___ Source material

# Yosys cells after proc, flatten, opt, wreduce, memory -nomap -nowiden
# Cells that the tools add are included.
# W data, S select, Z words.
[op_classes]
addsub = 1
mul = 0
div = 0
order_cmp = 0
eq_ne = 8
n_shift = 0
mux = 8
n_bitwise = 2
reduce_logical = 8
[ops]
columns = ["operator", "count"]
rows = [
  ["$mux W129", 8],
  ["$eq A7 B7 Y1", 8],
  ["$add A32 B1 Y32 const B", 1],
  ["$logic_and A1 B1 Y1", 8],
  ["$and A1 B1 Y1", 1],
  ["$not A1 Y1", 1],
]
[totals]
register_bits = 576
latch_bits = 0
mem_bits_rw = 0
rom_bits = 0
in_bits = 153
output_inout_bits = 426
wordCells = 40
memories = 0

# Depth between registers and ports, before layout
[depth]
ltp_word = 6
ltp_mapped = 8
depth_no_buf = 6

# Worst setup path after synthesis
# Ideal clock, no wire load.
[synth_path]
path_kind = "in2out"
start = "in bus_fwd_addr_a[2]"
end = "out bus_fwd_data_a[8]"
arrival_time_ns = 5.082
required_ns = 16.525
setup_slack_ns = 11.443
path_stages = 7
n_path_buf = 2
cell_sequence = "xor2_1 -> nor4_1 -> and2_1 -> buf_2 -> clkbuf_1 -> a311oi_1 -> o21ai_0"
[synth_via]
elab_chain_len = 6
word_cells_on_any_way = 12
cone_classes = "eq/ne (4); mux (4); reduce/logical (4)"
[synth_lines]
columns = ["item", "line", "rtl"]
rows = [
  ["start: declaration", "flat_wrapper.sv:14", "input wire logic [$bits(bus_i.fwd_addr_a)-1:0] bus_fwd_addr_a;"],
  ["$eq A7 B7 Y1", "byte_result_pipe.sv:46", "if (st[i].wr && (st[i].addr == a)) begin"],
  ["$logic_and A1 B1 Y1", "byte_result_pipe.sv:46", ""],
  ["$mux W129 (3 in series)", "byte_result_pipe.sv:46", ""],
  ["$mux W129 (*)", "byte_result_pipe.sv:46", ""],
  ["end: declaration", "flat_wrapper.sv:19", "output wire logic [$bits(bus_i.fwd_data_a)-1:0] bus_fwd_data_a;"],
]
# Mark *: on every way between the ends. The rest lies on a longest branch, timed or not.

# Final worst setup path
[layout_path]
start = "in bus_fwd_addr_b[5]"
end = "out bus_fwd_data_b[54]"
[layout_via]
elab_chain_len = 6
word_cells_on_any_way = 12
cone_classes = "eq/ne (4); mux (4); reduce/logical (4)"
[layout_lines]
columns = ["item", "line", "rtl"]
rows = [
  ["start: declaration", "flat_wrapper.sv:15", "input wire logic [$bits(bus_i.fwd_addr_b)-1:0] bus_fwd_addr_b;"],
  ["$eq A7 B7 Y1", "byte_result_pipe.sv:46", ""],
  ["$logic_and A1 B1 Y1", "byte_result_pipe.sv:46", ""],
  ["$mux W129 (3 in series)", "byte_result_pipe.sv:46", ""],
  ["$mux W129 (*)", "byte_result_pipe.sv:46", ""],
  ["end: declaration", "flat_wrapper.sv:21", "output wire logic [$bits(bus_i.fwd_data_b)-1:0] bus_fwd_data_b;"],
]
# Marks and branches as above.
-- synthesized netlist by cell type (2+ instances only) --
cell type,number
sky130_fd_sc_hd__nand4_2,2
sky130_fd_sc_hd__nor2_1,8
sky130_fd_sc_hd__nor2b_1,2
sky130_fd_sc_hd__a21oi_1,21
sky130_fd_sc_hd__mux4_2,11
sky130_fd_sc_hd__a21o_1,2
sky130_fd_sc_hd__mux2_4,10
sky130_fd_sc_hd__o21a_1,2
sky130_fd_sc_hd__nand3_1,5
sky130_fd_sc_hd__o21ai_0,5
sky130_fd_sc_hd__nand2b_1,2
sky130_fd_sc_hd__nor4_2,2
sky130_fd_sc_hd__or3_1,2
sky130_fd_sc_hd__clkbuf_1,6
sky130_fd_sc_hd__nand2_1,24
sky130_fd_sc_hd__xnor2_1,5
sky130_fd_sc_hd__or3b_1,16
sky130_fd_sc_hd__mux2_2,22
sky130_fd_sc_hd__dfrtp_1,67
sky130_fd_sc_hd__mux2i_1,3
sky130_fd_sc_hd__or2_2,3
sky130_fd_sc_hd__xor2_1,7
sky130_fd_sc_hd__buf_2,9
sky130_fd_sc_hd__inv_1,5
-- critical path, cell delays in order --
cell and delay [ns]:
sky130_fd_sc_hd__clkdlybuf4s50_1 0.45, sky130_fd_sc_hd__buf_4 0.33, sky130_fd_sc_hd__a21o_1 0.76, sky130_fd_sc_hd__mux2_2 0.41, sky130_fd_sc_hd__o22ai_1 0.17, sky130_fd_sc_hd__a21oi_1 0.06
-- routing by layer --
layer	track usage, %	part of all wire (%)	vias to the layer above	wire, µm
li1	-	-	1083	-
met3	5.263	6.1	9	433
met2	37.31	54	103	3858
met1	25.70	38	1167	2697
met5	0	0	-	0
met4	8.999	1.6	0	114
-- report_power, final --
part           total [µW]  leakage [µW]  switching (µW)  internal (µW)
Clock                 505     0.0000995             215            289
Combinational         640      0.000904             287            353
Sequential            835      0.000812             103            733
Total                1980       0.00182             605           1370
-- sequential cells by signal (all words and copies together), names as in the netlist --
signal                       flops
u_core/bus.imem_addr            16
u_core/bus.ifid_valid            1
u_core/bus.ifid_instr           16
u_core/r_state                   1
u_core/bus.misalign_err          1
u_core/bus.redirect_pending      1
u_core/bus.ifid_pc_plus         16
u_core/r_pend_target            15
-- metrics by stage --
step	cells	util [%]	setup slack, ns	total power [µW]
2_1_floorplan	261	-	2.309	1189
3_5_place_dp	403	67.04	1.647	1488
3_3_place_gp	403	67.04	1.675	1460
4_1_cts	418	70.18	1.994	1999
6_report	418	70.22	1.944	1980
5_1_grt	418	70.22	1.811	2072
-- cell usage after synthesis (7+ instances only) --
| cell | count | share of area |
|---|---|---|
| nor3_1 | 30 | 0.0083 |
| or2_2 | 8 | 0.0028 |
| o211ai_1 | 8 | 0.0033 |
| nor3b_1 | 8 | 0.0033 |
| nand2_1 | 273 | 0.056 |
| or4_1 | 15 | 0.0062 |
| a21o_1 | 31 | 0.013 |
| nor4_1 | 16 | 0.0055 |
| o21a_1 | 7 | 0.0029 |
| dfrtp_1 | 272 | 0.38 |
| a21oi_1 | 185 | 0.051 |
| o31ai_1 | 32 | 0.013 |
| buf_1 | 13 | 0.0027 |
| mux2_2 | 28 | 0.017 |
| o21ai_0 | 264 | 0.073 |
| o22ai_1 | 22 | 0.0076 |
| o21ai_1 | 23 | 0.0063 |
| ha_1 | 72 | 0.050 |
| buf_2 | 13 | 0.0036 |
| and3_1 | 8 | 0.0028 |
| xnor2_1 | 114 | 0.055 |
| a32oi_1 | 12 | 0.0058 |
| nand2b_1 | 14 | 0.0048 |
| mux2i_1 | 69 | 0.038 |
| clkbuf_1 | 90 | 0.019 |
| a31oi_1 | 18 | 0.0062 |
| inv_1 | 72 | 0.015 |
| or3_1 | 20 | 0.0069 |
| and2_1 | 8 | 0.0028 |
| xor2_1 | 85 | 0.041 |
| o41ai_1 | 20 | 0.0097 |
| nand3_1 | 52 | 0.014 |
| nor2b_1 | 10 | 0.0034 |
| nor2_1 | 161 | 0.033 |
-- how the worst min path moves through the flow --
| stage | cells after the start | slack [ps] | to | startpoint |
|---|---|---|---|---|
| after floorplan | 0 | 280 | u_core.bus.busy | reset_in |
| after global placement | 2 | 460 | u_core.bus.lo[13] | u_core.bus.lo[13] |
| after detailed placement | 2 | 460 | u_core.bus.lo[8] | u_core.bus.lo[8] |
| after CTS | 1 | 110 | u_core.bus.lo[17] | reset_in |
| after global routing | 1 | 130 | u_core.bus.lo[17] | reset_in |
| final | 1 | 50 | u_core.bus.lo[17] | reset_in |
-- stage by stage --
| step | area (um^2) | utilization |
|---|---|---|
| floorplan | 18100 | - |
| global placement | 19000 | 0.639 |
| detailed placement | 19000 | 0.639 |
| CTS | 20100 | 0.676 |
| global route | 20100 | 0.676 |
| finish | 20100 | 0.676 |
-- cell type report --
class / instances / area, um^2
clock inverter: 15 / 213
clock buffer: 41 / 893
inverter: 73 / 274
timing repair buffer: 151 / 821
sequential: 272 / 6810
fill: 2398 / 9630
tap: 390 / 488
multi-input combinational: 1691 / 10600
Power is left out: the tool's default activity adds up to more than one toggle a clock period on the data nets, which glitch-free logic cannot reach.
`src/rtl/seq_mul_ct.sv`:
```
`default_nettype none
// ============================================================================
// Module  : seq_mul_ct
// Brief   : Iterative shift-and-add multiplier, signed/unsigned operands,
//           constant-time (latency WIDTH) or early-termination per operation.
// Rev     : 1.0  initial release
// ============================================================================
module seq_mul_ct #(
  parameter int WIDTH = 8,
  parameter int CNT_W = $clog2(WIDTH) + 1
) (
  input  logic               clk,
  input  logic               rst,
  input  logic               in_valid,
  output logic               in_ready,
  input  logic [WIDTH-1:0]   a,
  input  logic [WIDTH-1:0]   b,
  input  logic               signed_mode,
  input  logic               const_time,
  output logic               out_valid,
  input  logic               out_ready,
  output logic [2*WIDTH-1:0] o,
  output logic               busy
);

  typedef enum logic [1:0] {
    S_IDLE = 2'd0,
    S_RUN  = 2'd1,
    S_DONE = 2'd2
  } state_t;

  localparam logic [CNT_W-1:0] C_LAST = CNT_W'(WIDTH - 1);

  state_t               r_state;
  state_t               w_next;
  logic [WIDTH-1:0]     r_a;
  logic [WIDTH-1:0]     r_b;
  logic [2*WIDTH-1:0]   r_acc;
  logic [2*WIDTH-1:0]   r_o;
  logic [CNT_W-1:0]     r_cnt;
  logic                 r_neg;
  logic                 r_ct;

  logic [WIDTH-1:0]     w_a_mag;
  logic [WIDTH-1:0]     w_b_mag;
  logic [2*WIDTH-1:0]   w_term;
  logic [2*WIDTH-1:0]   w_sum;
  logic                 w_last;
  logic                 w_accept;

  // -2^(WIDTH-1) negates to itself, which is the correct unsigned magnitude
  assign w_a_mag = (signed_mode && a[WIDTH-1]) ? -a : a;
  assign w_b_mag = (signed_mode && b[WIDTH-1]) ? -b : b;

  assign w_term = r_b[0] ? ({{WIDTH{1'b0}}, r_a} << r_cnt) : '0;
  assign w_sum  = r_acc + w_term;
  assign w_last = (r_cnt == C_LAST) ||
                  (!r_ct && ((r_a == '0) || ((r_b >> 1) == '0)));

  always_ff @(posedge clk or posedge rst) begin
    if (rst) r_state <= S_IDLE;
    else     r_state <= w_next;
  end

  always_comb begin
    w_next    = r_state;
    w_accept  = 1'b0;
    in_ready  = 1'b0;
    out_valid = 1'b0;
    busy      = 1'b0;
    case (r_state)
      S_IDLE: begin
        in_ready = 1'b1;
        if (in_valid) begin
          w_accept = 1'b1;
          w_next   = S_RUN;
        end
      end
      S_RUN: begin
        busy = 1'b1;
        if (w_last) w_next = S_DONE;
      end
      S_DONE: begin
        busy      = 1'b1;
        out_valid = 1'b1;
        if (out_ready) w_next = S_IDLE;
      end
      default: w_next = S_IDLE;
    endcase
  end

  always_ff @(posedge clk or posedge rst) begin
    if (rst) begin
      r_a   <= '0;
      r_b   <= '0;
      r_acc <= '0;
      r_cnt <= '0;
      r_neg <= 1'b0;
      r_ct  <= 1'b0;
      r_o   <= '0;
    end else if (w_accept) begin
      r_a   <= w_a_mag;
      r_b   <= w_b_mag;
      r_neg <= signed_mode && (a[WIDTH-1] ^ b[WIDTH-1]);
      r_ct  <= const_time;
      r_acc <= '0;
      r_cnt <= '0;
    end else if (r_state == S_RUN) begin
      r_acc <= w_sum;
      r_b   <= r_b >> 1;
      r_cnt <= r_cnt + CNT_W'(1);
      if (w_last) r_o <= r_neg ? -w_sum : w_sum;
    end
  end

  assign o = r_o;

endmodule
`default_nettype wire

```
`config.mk`:
```
export PLATFORM = sky130hd
export DESIGN_NAME = seq_mul_ct
export DESIGN_NICKNAME = d
export VERILOG_FILES = /design/src/rtl/seq_mul_ct.sv
export SDC_FILE = /design/constraint.sdc
export NUM_CORES = 1
export LEC_CHECK = 0
export ABC_AREA = 1
export BUFFER_PORTS_ARGS = -buffer_cell sky130_fd_sc_hd__clkbuf_2
export CORE_MARGIN = 10
export CORE_UTILIZATION = 30
export CTS_BUF_LIST = sky130_fd_sc_hd__clkbuf_16
export DETAILED_ROUTE_END_ITERATION = 8
export PLACE_DENSITY = 0.54
export SLEW_MARGIN = 5
export SYNTH_ARGS = -nofsm -noshare
export SYNTH_HDL_FRONTEND = slang
export SYNTH_SLANG_ARGS = --single-unit
```
`constraint.sdc`:
```
create_clock -name clk -period 2.85 [get_ports clk]
set_input_delay 0.57 -clock clk [delete_from_list [all_inputs] [get_ports clk]]
set_output_delay 0.57 -clock clk [all_outputs]
set_load 0.05 [all_outputs]
```
After elaboration in Yosys (flattened, before gate mapping)
Cells that the tools add are included.
{ "totals": {"regBits": 56, "inputBits": 22, "output_inout_bits": 19, "elab_cells": 55} }
{ "classes": {"addsub": 5, "eq_ne": 6, "n_shift": 1, "n_mux": 19, "bitwise_logic": 2, "reduce_logical": 14} }
{ "ops": {"columns": ["cell", "count"], "rows": [
  ["$mux 16", 4],
  ["$mux 8", 4],
  ["$add 16x16->16", 1],
  ["$logic_not 8->1", 2],
  ["$neg 16->16", 1],
  ["$neg 8->8", 2],
  ["$shl 8x4->16", 1],
  ["$mux 4", 2],
  ["$mux 2", 3],
  ["$ne 2x2->1 const B", 3],
  ["$pmux 2 s3", 1],
  ["$reduce_and 3->1", 2],
  ["$mux 1", 5],
  ["$add 4x1->4 const B", 1],
  ["$eq 4x3->1 const B", 1],
  ["$logic_and 1x1->1", 4],
  ["$eq 2x1->1 const B", 1],
  ["$eq 2x2->1 const B", 1],
  ["$logic_not 2->1", 1],
  ["$logic_or 1x1->1", 2],
  ["$reduce_bool 2->1", 1],
  ["$reduce_or 2->1", 1],
  ["$logic_not 1->1", 1],
  ["$not 1->1", 1],
  ["$xor 1x1->1", 1]
]} }

Depth between registers and ports, before layout
Gate-level depths: netlist of run 1.
{ "logic_depth": {"depth_word": 6, "ltp_mapped": 25, "mapped_depth_nobuf": 24} }

Worst setup path before layout of run 1
Ideal clock, no wire load.
{ "synth_path": {"path_type": "reg-to-reg", "from": "register r_cnt[1]", "to": "register r_o[14] (netlist: o[14])", "setup_time_ns": 0.118, "t_arrival_ns": 2.684, "t_required_ns": 2.732, "path_slack_ns": 0.048, "path_stages_with_launch": 20, "n_path_buf": 2, "synth_period_minus_slack_ns": 2.802, "cell_sequence": "dfrtp_1 clkbuf_1 inv_1 clkbuf_1 o21ai_0 o21ai_0 nor2_1 ha_1 nand2_1 inv_2 a21oi_2 nand3_1 nand2_2 nand2_2 nor2_4 nand2_2 nand2_4 nand4_1 nand3_1 nand2_1"} }
{ "synth_between": {"elab_chain_cells": 5, "word_cells_on_any_way": 8, "cone_classes": "add/sub: 2; eq/ne: 1; shift: 1; mux: 2; reduce/logical: 2"} }
{ "synth_lines": {"columns": ["item", "line", "source"], "rows": [
  ["start: declaration", "40", "logic [CNT_W-1:0] r_cnt;"],
  ["start signal: assignment", "111", "r_cnt <= r_cnt + CNT_W'(1);"],
  ["$shl 8x4->16", "55", "assign w_term = r_b[0] ? ({{WIDTH{1'b0}}, r_a} << r_cnt) : '0;"],
  ["$mux 16", "55", null],
  ["$add 16x16->16", "56", "assign w_sum = r_acc + w_term;"],
  ["$neg 16->16", "112", "if (w_last) r_o <= r_neg ? -w_sum : w_sum;"],
  ["$mux 16", "112", null],
  ["end signal: assignment", "112", null],
  ["end: declaration", "39", "logic [2*WIDTH-1:0] r_o;"]
]} }
Parallel ways exist; a longest one is shown, timed or not.
A chain may end at the register's enable or synchronous reset.

Worst setup path in the final report of run 1
{ "layout_path": {"from": "register r_cnt[0]", "to": "register r_o[15] (netlist: o[15])"} }
Same word-level chain as after synthesis.

==> results of run 1 <==
Yosys cell counts (all sizes together):
| cell type | count | area [sq um] |
|---|---|---|
| a21oi | 20 | 108 |
| a22o | 1 | 8.76 |
| a31oi | 2 | 12.5 |
| and2 | 1 | 6.26 |
| and3 | 1 | 6.26 |
| buf | 4 | 20.0 |
| clkbuf | 9 | 33.8 |
| clkinv | 3 | 11.3 |
| dfrtp | 56 | 1400 |
| fa | 1 | 20.0 |
| ha | 22 | 275 |
| inv | 92 | 345 |
| nand2 | 244 | 981 |
| nand3 | 65 | 360 |
| nand3b | 2 | 15.0 |
| nand4 | 5 | 31.3 |
| nor2 | 57 | 256 |
| nor3 | 6 | 30.0 |
| nor4 | 2 | 12.5 |
| o211ai | 2 | 15.0 |
| o21ai | 60 | 304 |
| o21bai | 1 | 7.51 |
| o221ai | 5 | 43.8 |
| o22ai | 8 | 50.1 |
| o31ai | 1 | 7.51 |
| o32ai | 1 | 8.76 |
| o41ai | 1 | 8.76 |
| or2 | 2 | 12.5 |
| xnor2 | 4 | 35.0 |
| xor2 | 11 | 96.3 |
flip-flops by register name, indices dropped and copies added, names as in the netlist:
register / flops
o: 16
r_acc: 16
r_a: 8
r_b: 8
r_cnt: 4
r_state: 2
r_ct: 1
r_neg: 1
how the worst min path moves through the flow:
stage | from | end | slack (ns) | depth (start not counted)
floorplan | r_a[2]$_DFFE_PP0P_ | r_a[2]$_DFFE_PP0P_ | 0.45 | 2
global placement | o[8]$_DFFE_PP0P_ | o[8]$_DFFE_PP0P_ | 0.46 | 2
detailed placement | o[4]$_DFFE_PP0P_ | o[4]$_DFFE_PP0P_ | 0.46 | 2
CTS | rst | r_state[0]$_DFFE_PP0P_ | 0.31 | 3
global route | rst | r_state[1]$_DFFE_PP0P_ | 0.31 | 3
finish | rst | r_state[0]$_DFFE_PP0P_ | 0.29 | 3
power by group:
| part | switching [mW] | leakage, nW | internal [mW] | total (mW) |
|---|---|---|---|---|
| Sequential | 0.242 | 0.722 | 1.11 | 1.35 |
| Clock | 0.319 | 0.0712 | 0.326 | 0.646 |
| Combinational | 3.71 | 2.62 | 2.68 | 6.39 |
repair_timing:
action,CTS,global route
hold buffers,0,0
pin swaps,36,64
hold endpoints to repair,0,0
buffers inserted,28,10
endpoints found under the setup margin,17,22
gates resized for setup,68,137
worst max-delay path, stage by stage (launching register included):
cell,delay [ns]
dfrtp_2,0.48
inv_4,0.11
nand2_4,0.06
nor2_4,0.10
nand2_2,0.07
buf_4,0.13
buf_4,0.12
o211ai_1,0.08
and3_1,0.23
ha_4,0.25
nand2_4,0.08
buf_6,0.09
inv_1,0.03
nand2_1,0.07
nand2_2,0.07
inv_2,0.08
nand3_2,0.07
nand2_1,0.09
nand3_2,0.08
nor2_2,0.09
nand2_1,0.07
nand2_2,0.10
nand3_2,0.08
nand3_2,0.05
nand2_1,0.04
placed cells by master (no fill, tap or decap), types with 25 or more instances in the layout:
| cell type | netlist | routed |
|---|---|---|
| nand2_2 | 23 | 60 |
| nand3_1 | 58 | 37 |
| nor2_1 | 48 | 26 |
| nand2_1 | 220 | 175 |
| dfrtp_1 | 56 | 55 |
| o21ai_0 | 55 | 39 |
| buf_4 | 0 | 120 |
| nand3_2 | 7 | 25 |
| inv_1 | 85 | 73 |
| clkbuf_2 | 0 | 40 |
logic make-up after synthesis:
kind of cell / after synthesis / synth area share [%]
xor+xnor: 15 / 2.90
fa+ha+maj: 23 / 6.53
flops: 56 / 31.0
buf+inv: 108 / 9.07
simple gates: 385 / 37.8
compound gates: 102 / 12.7
area by class of cell:
| class | instances | area [sq um] | area share (%) |
|---|---|---|---|
| clock inverters | 3 | 20.0 | 0.296 |
| clock buffers | 5 | 125 | 1.85 |
| well taps | 184 | 230 | 3.40 |
| flip-flops and latches | 56 | 1400 | 20.7 |
| inverters | 95 | 364 | 5.38 |
| multi-input cells | 525 | 3430 | 50.6 |
| repair buffers | 168 | 1200 | 17.7 |
metal layers:
layer | up-vias | part of all wire (%) | wire length (microns) | global-route usage (%)
met5 | - | 0 | 0 | 0
met4 | 0 | 2.3 | 333 | 4.40
li1 | 2556 | - | - | -
met3 | 21 | 3.5 | 510 | 2.06
met2 | 79 | 48 | 7130 | 23.8
met1 | 2285 | 46 | 6810 | 18.8
through the flow:
step	setup WS (ns)	utilization [%]	area (sq um)	instances
finish	0.00815	46.2	6770	1036
detailed placement	-0.255	38.3	5600	992
CTS	-0.0159	42.2	6180	1028
global placement	-0.251	38.3	5600	992
floorplan	0.0478	-	4520	689
global route	-0.201	46.2	6770	1036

______

- _Problem details_: Reproduce only the lines above, starting at the line with "nor3b_1 | 8 | 0.0033 |" and ending at the line with "69 | 0.038 |", exactly as written.

- _Written solution_:
| nor3b_1 | 8 | 0.0033 |
| nand2_1 | 273 | 0.056 |
| or4_1 | 15 | 0.0062 |
| a21o_1 | 31 | 0.013 |
| nor4_1 | 16 | 0.0055 |
| o21a_1 | 7 | 0.0029 |
| dfrtp_1 | 272 | 0.38 |
| a21oi_1 | 185 | 0.051 |
| o31ai_1 | 32 | 0.013 |
| buf_1 | 13 | 0.0027 |
| mux2_2 | 28 | 0.017 |
| o21ai_0 | 264 | 0.073 |
| o22ai_1 | 22 | 0.0076 |
| o21ai_1 | 23 | 0.0063 |
| ha_1 | 72 | 0.050 |
| buf_2 | 13 | 0.0036 |
| and3_1 | 8 | 0.0028 |
| xnor2_1 | 114 | 0.055 |
| a32oi_1 | 12 | 0.0058 |
| nand2b_1 | 14 | 0.0048 |
| mux2i_1 | 69 | 0.038 |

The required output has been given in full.